Scientists have developed a 3-D printing method capable of producing highly uniform ‘blocks’ of embryonic stem cells.
These cells – capable of generating all cell types in the body – could be used as the ‘Lego bricks’ to build tissue constructs, larger structures of tissues, and potentially even micro-organs.
The results are published today, Wednesday 4th November, in the journal Biofabrication.
“It was really exciting to see that we could grow embryoid body in such a controlled manner”, explains Wei Sun, a lead author on the paper. “The grown embryoid body is uniform and homogenous, and serves as a much better starting point for further tissue growth.”
The researchers, based at Tsinghua University, Beijing, China, and Drexel University, Philadelphia, USA, used extrusion-based 3-D printing to produce a grid-like 3-D structure to grow embryoid body that demonstrated cell viability and rapid self-renewal for 7 days while maintaining high pluripotentcy.

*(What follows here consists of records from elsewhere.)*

--- src/rtl/adder_pkg.sv ---
// Operation encodings and decode helpers for the pipelined adder.
package adder_pkg;

  typedef enum logic [1:0] {
    OP_ADD = 2'b00,
    OP_ADC = 2'b01,
    OP_SUB = 2'b10,
    OP_SBB = 2'b11
  } op_t;

  // Subtraction is a + ~b + carry, so SUB/SBB feed the inverted operand.
  function automatic logic op_inverts_b(input op_t o);
    return (o == OP_SUB) || (o == OP_SBB);
  endfunction

  function automatic logic op_carry_in(input op_t o, input logic cin);
    logic c;
    case (o)
      OP_ADD:  c = 1'b0;
      OP_SUB:  c = 1'b1;
      default: c = cin;
    endcase
    return c;
  endfunction

endpackage
## src/rtl/queue_seq_pkg.sv

```systemverilog
// Shared state encoding and defaults for the queue sequencer.
package queue_seq_pkg;

    localparam int FRAME_LEN_DEF = 784;

    typedef enum logic [2:0] {
        IDLE  = 3'd0,
        FILL  = 3'd1,
        RUN   = 3'd2,
        DRAIN = 3'd3,
        DONE  = 3'd4
    } state_t;

endpackage

```

## src/rtl/queue_seq_if.sv

```systemverilog
// Handshake and storage strobes between the sequencer (master) and its surroundings (slave).
interface queue_seq_if;
    logic in_vld;
    logic in_rdy;
    logic out_rdy;
    logic q_push;
    logic q_pop;
    logic out_vld;

    modport master (input in_vld, out_rdy, output in_rdy, q_push, q_pop, out_vld);
    modport slave  (output in_vld, out_rdy, input in_rdy, q_push, q_pop, out_vld);
endinterface

```

## src/rtl/queue_seq_frame_cnt.sv

```systemverilog
// Saturating per-frame push/pop counters with terminal and one-before-terminal flags.
module qs_frame_cnt
    import queue_seq_pkg::*;
#(
    parameter int LIMIT = FRAME_LEN_DEF
) (
    input  logic clk,
    input  logic rst,
    input  logic clr,
    input  logic in_inc,
    input  logic out_inc,
    output logic in_term,
    output logic in_last,
    output logic out_term
);

    localparam int W = $clog2(LIMIT + 1);

    logic [W-1:0] in_cnt;
    logic [W-1:0] out_cnt;

    always_ff @(posedge clk) begin
        if (!rst) begin
            in_cnt  <= '0;
            out_cnt <= '0;
        end else if (clr) begin
            in_cnt  <= '0;
            out_cnt <= '0;
        end else begin
            if (in_inc && !in_term)   in_cnt  <= in_cnt + 1'b1;
            if (out_inc && !out_term) out_cnt <= out_cnt + 1'b1;
        end
    end

    assign in_term  = (in_cnt == W'(LIMIT));
    assign in_last  = (in_cnt == W'(LIMIT - 1));
    assign out_term = (out_cnt == W'(LIMIT));

endmodule

```

## src/rtl/queue_seq.sv

```systemverilog
// Frame sequencer driving an external queue storage. Optional macro QUEUE_SEQ_ERR_EN
// adds a sticky err output for start requests arriving outside IDLE.
module queue_seq
    import queue_seq_pkg::*;
#(
    parameter int WIDTH     = 8,
    parameter int DEPTH     = 3,
    parameter int FRAME_LEN = FRAME_LEN_DEF
) (
    input  logic                       clk,
    input  logic                       rst,
    input  logic                       ce,
    input  logic                       start,
    queue_seq_if.master                qif,
    output logic [$clog2(DEPTH+1)-1:0] count,
    output logic                       busy,
    output logic                       done
`ifdef QUEUE_SEQ_ERR_EN
    ,
    output logic                       err
`endif
);

    localparam int CW = $clog2(DEPTH + 1);
    localparam logic [CW-1:0] FULL    = CW'(DEPTH);
    localparam logic [CW-1:0] FULL_M1 = CW'(DEPTH - 1);

    if (WIDTH < 1 || DEPTH < 1) begin : g_bad_cfg
        $error("queue_seq: WIDTH and DEPTH must be at least 1");
    end

    state_t state, state_nxt;
    logic   push, pop, clr, run_ph;
    logic   in_term, in_last, out_term;
    logic   rd_vld;

    assign run_ph = (state == FILL) || (state == RUN);
    assign clr    = ce && start && (state == IDLE);
    assign pop    = ce && qif.out_rdy && (count != '0) && ((state == RUN) || (state == DRAIN));
    // A same-cycle pop frees a slot, so a full queue still accepts in RUN.
    assign qif.in_rdy = ce && run_ph && !in_term && ((count < FULL) || pop);
    assign push       = qif.in_vld && qif.in_rdy;

    assign qif.q_push = push;
    assign qif.q_pop  = pop;

    qs_frame_cnt #(.LIMIT(FRAME_LEN)) u_frame_cnt (
        .clk      (clk),
        .rst      (rst),
        .clr      (clr),
        .in_inc   (push),
        .out_inc  (pop),
        .in_term  (in_term),
        .in_last  (in_last),
        .out_term (out_term)
    );

    always_ff @(posedge clk) begin
        if (!rst)                count <= '0;
        else if (clr)            count <= '0;
        else if (push && !pop)   count <= count + 1'b1;
        else if (pop && !push)   count <= count - 1'b1;
    end

    always_ff @(posedge clk) begin
        if (!rst) state <= IDLE;
        else      state <= state_nxt;
    end

    always_comb begin
        state_nxt = state;
        case (state)
            IDLE:  if (ce && start) state_nxt = FILL;
            FILL: begin
                if (push && in_last)                state_nxt = DRAIN;
                else if (push && (count == FULL_M1)) state_nxt = RUN;
            end
            RUN:   if (push && in_last) state_nxt = DRAIN;
            DRAIN: if (ce && (count == '0) && out_term) state_nxt = DONE;
            DONE:  if (ce) state_nxt = IDLE;
            default: state_nxt = IDLE;
        endcase
    end

    // Frozen with ce so a read issued just before a stall is still reported after it.
    always_ff @(posedge clk) begin
        if (!rst)    rd_vld <= 1'b0;
        else if (ce) rd_vld <= pop;
    end

    assign qif.out_vld = rd_vld && ce;
    assign busy        = (state != IDLE);
    assign done        = (state == DONE) && ce;

`ifdef QUEUE_SEQ_ERR_EN
    always_ff @(posedge clk) begin
        if (!rst)                                err <= 1'b0;
        else if (ce && start && state != IDLE)   err <= 1'b1;
    end
`endif

endmodule

```

## src/flat_wrapper.sv

```systemverilog
// flat-port wrapper written by rule: the top's interface ports become plain ports
module queue_seq_flat import queue_seq_pkg::*;
#(
    parameter int WIDTH     = 8,
    parameter int DEPTH     = 3,
    parameter int FRAME_LEN = FRAME_LEN_DEF
)
  (clk, rst, ce, start, count, busy, done, qif_in_vld, qif_out_rdy, qif_in_rdy, qif_q_push, qif_q_pop, qif_out_vld);
  queue_seq_if qif_i ();
  input  logic clk;
  input  logic rst;
  input  logic ce;
  input  logic start;
  output logic [$clog2(DEPTH+1)-1:0] count;
  output logic busy;
  output logic done;
  input wire logic [$bits(qif_i.in_vld)-1:0] qif_in_vld;
  input wire logic [$bits(qif_i.out_rdy)-1:0] qif_out_rdy;
  output wire logic [$bits(qif_i.in_rdy)-1:0] qif_in_rdy;
  output wire logic [$bits(qif_i.q_push)-1:0] qif_q_push;
  output wire logic [$bits(qif_i.q_pop)-1:0] qif_q_pop;
  output wire logic [$bits(qif_i.out_vld)-1:0] qif_out_vld;
  assign qif_i.in_vld = qif_in_vld;
  assign qif_i.out_rdy = qif_out_rdy;
  assign qif_in_rdy = qif_i.in_rdy;
  assign qif_q_push = qif_i.q_push;
  assign qif_q_pop = qif_i.q_pop;
  assign qif_out_vld = qif_i.out_vld;
  queue_seq #(.WIDTH(WIDTH), .DEPTH(DEPTH), .FRAME_LEN(FRAME_LEN)) u_core (.clk(clk), .rst(rst), .ce(ce), .start(start), .qif(qif_i), .count(count), .busy(busy), .done(done));
endmodule
```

“Two other common methods of printing these cells are either two-dimensional (in a petri dish) or via the ‘suspension’ method (where a ‘stalagmite’ of cells is built up by material being dropped via gravity.)” continues Wei Sun. “However, these don’t show the same cell uniformity and homogenous proliferation.”
“I think that we’ve produced a 3-D microenvironment which is much more like that found in vivo for growing embryoid body, which explains the higher levels of cell proliferation.”
The researchers hope that this technique can be developed to produce embryoid body at a high throughput, providing the basic building blocks for other researchers to perform experiments on tissue regeneration and/or for drug screening studies.